Il a créé la surprise en menant une campagne incisive, offensive, qui a paru parfois déstabiliser Recep Tayyip Erdogan. Muharrem Ince a choisi de terminer cette campagne à Istanbul en tenant un rassemblement géant. Ils étaient des centaines de milliers, peut-être un million – cinq millions, a même affirmé le candidat du CHP – à venir le soutenir pour son dernier meeting.
La foule était tellement compacte que des dizaines de milliers de personnes sont restées à l'extérieur du périmètre, où des écrans géants diffusaient le discours du candidat. C'est le cas de Hatice et ses deux amies qui sont venues pour soutenir Muharrem Ince et qui espèrent un changement radical du régime politique en Turquie. « Le plus important, c'est la justice et le système judiciaire. Que les systèmes exécutif, législatif et judiciaire soient séparés. Que les médias soient indépendants. Que nous revenions au système parlementaire... C'est pour toutes ces raisons que nous sommes venues aujourd'hui », explique-t-elle au micro de notre correspondant, Alexandre Billette.
Muharrem Ince a promis de remettre l’économie en marche, de se rapprocher de l’Union européenne et de rétablir l’état de droit. « Demain, la Turquie sera totalement différente ! Demain, nous allons mettre fin aux discriminations ! Demain, nous allons mettre fin au favoritisme ! Nous allons mettre fin aux dilapidations de l’argent public ! Lundi à l’aube, il y aura un président qui tend la main à tous ! Pas un président de droite, ni de gauche, pas de l’AKP ni du CHP ; notre président à tous ! », a-t-il lancé.

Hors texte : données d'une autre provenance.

### src/hw/rtl/tcw_pkg.sv
// Shared constants, codes and controller/datapath interface types of the text console writer.
`default_nettype none

package tcw_pkg;

  // Screen geometry.
  localparam int COLUMNS    = 80;
  localparam int ROWS       = 25;
  localparam int CELL_COUNT = ROWS * COLUMNS;

  localparam int ADDR_W = $clog2(CELL_COUNT);
  localparam int COL_W  = $clog2(COLUMNS);
  localparam int ROW_W  = $clog2(ROWS);

  // Field widths of the words on the stream ports.
  localparam int CHAR_W   = 8;
  localparam int ATTR_W   = 8;
  localparam int CELL_W   = 16;
  localparam int INDEX_W  = 11;
  localparam int LOC_W    = 11;
  localparam int S_DATA_W = 24;
  localparam int M_DATA_W = 32;

  // Character codes with special handling.
  localparam logic [CHAR_W-1:0] CH_NEWLINE   = 8'h0A;
  localparam logic [CHAR_W-1:0] CH_TAB       = 8'h09;
  localparam logic [CHAR_W-1:0] CH_BACKSPACE = 8'h08;
  localparam logic [CHAR_W-1:0] CH_SPACE     = 8'h20;

  localparam logic [CELL_W-1:0] BLANK_CELL = 16'h0720;
  localparam logic [ATTR_W-1:0] ATTR_RESET = 8'h07;

  // Commands from the controller to the datapath.
  typedef struct packed {
    logic capture;      // latch the input word
    logic read;         // read the requested cell
    logic glyph;        // write a glyph at the cursor and advance
    logic glyph_space;  // the glyph is a space instead of the input character
    logic newline;      // move the cursor to the next line
    logic backspace;    // step back and blank one cell
    logic copy;         // one step of the scroll copy
    logic clear;        // one step of the reset clearing pass
    logic blank;        // one step of blanking the bottom row
    logic load_out;     // load the output register
  } tcw_cmd_t;

  // Status from the datapath to the controller.
  typedef struct packed {
    logic is_read;
    logic is_newline;
    logic is_tab;
    logic is_backspace;
    logic scroll_needed;
    logic scan_last;
    logic copy_last;
    logic out_free;
  } tcw_stat_t;

endpackage

`default_nettype wire

### src/hw/rtl/tcw_ctrl.sv
// Controller state machine of the text console writer.
`default_nettype none

module tcw_ctrl (
  input  wire                     clk,
  input  wire                     rst,
  input  wire                     s_tvalid,
  output logic                    s_tready,
  input  wire tcw_pkg::tcw_stat_t stat,
  output tcw_pkg::tcw_cmd_t       cmd
);

  import tcw_pkg::*;

  localparam logic [2:0] S_CLEAR = 3'd0;
  localparam logic [2:0] S_IDLE  = 3'd1;
  localparam logic [2:0] S_EXEC  = 3'd2;
  localparam logic [2:0] S_TAB   = 3'd3;
  localparam logic [2:0] S_COPY  = 3'd4;
  localparam logic [2:0] S_FLUSH = 3'd5;
  localparam logic [2:0] S_BLANK = 3'd6;
  localparam logic [2:0] S_DONE  = 3'd7;

  logic [2:0] state;
  logic [2:0] state_next;
  logic [1:0] tab_left;
  logic [1:0] tab_left_next;

  assign s_tready = state == S_IDLE;

  always_comb begin
    cmd           = '0;
    state_next    = state;
    tab_left_next = tab_left;
    case (state)
      S_CLEAR: begin
        cmd.clear = 1'b1;
        if (stat.scan_last) begin
          state_next = S_IDLE;
        end
      end
      S_IDLE: begin
        if (s_tvalid) begin
          cmd.capture = 1'b1;
          state_next  = S_EXEC;
        end
      end
      S_EXEC: begin
        tab_left_next = 2'd0;
        if (stat.is_read) begin
          cmd.read = 1'b1;
        end else if (stat.is_newline) begin
          cmd.newline = 1'b1;
        end else if (stat.is_backspace) begin
          cmd.backspace = 1'b1;
        end else begin
          cmd.glyph       = 1'b1;
          cmd.glyph_space = stat.is_tab;
          if (stat.is_tab) begin
            tab_left_next = 2'd3;
          end
        end
        if (stat.scroll_needed) begin
          state_next = S_COPY;
        end else if (tab_left_next != 2'd0) begin
          state_next = S_TAB;
        end else begin
          state_next = S_DONE;
        end
      end
      S_TAB: begin
        cmd.glyph       = 1'b1;
        cmd.glyph_space = 1'b1;
        tab_left_next   = tab_left - 2'd1;
        if (stat.scroll_needed) begin
          state_next = S_COPY;
        end else if (tab_left_next != 2'd0) begin
          state_next = S_TAB;
        end else begin
          state_next = S_DONE;
        end
      end
      S_COPY: begin
        cmd.copy = 1'b1;
        if (stat.copy_last) begin
          state_next = S_FLUSH;
        end
      end
      S_FLUSH: begin
        state_next = S_BLANK;
      end
      S_BLANK: begin
        cmd.blank = 1'b1;
        if (stat.scan_last) begin
          state_next = (tab_left != 2'd0) ? S_TAB : S_DONE;
        end
      end
      S_DONE: begin
        if (stat.out_free) begin
          cmd.load_out = 1'b1;
          state_next   = S_IDLE;
        end
      end
      default: begin
        state_next = S_IDLE;
      end
    endcase
  end

  always_ff @(posedge clk) begin
    if (rst) begin
      state    <= S_CLEAR;
      tab_left <= 2'd0;
    end else begin
      state    <= state_next;
      tab_left <= tab_left_next;
    end
  end

endmodule

`default_nettype wire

Mais le candidat du CHP a également mis en garde ses sympathisants en leur demandant de surveiller les bureaux de vote jusqu'à leur fermeture et de dénoncer les irrégularités.
Côté Erdogan, l'enthousiasme n'y est pas
Plutôt qu'une démonstration de force, Recep Tayyip Erdogan a quant à lui choisi de tenir cinq mini-meetings dans différents quartiers d'Istanbul pour achever sa campagne, rapporte notre envoyée spéciale Anissa El Jabri. Mais aujourd'hui, cette ville qui a lancé sa carrière politique et dont il a été maire ne lui est plus favorable. Au printemps dernier, la capitale économique du pays a voté « non » au référendum attribuant des super-pouvoirs au président.
C'est là que Recep Tayyip Erdogan a commencé sa campagne, c'est là qu'il l'a achevée. Avec la même confiance. « Etre prof de physique est une chose, gérer un pays en est une autre », a-t-il lancé à l'adresse de son adversaire Muharrem Ince. « Monsieur Ince dit avoir réuni deux millions de personnes à Ankara ; j'ai eu les chiffres de la police : ils étaient 75 000. Monsieur Ince prétend avoir réuni 5 millions de personnes a Istanbul ; c'était 280 000. Tout ce qu'ils font, c'est mentir. Et demain, MA nation va lui donner une bonne leçon », a promis le président, sûr de lui.
La foule a applaudi, mais l'enthousiasme a été de courte durée. Les quelques milliers de personnes qui agitaient des drapeaux blanc bleu orange aux couleurs de l'AKP ont commencé à se disperser à peine le discours fini.
Pas moins de 500 000 observateurs, partisans ou indépendants, seront déployés dans les bureaux de vote à travers la Turquie pour ce qui s’annonce comme le scrutin le plus tendu en Turquie depuis l’arrivée au pouvoir de l’AKP en 2002.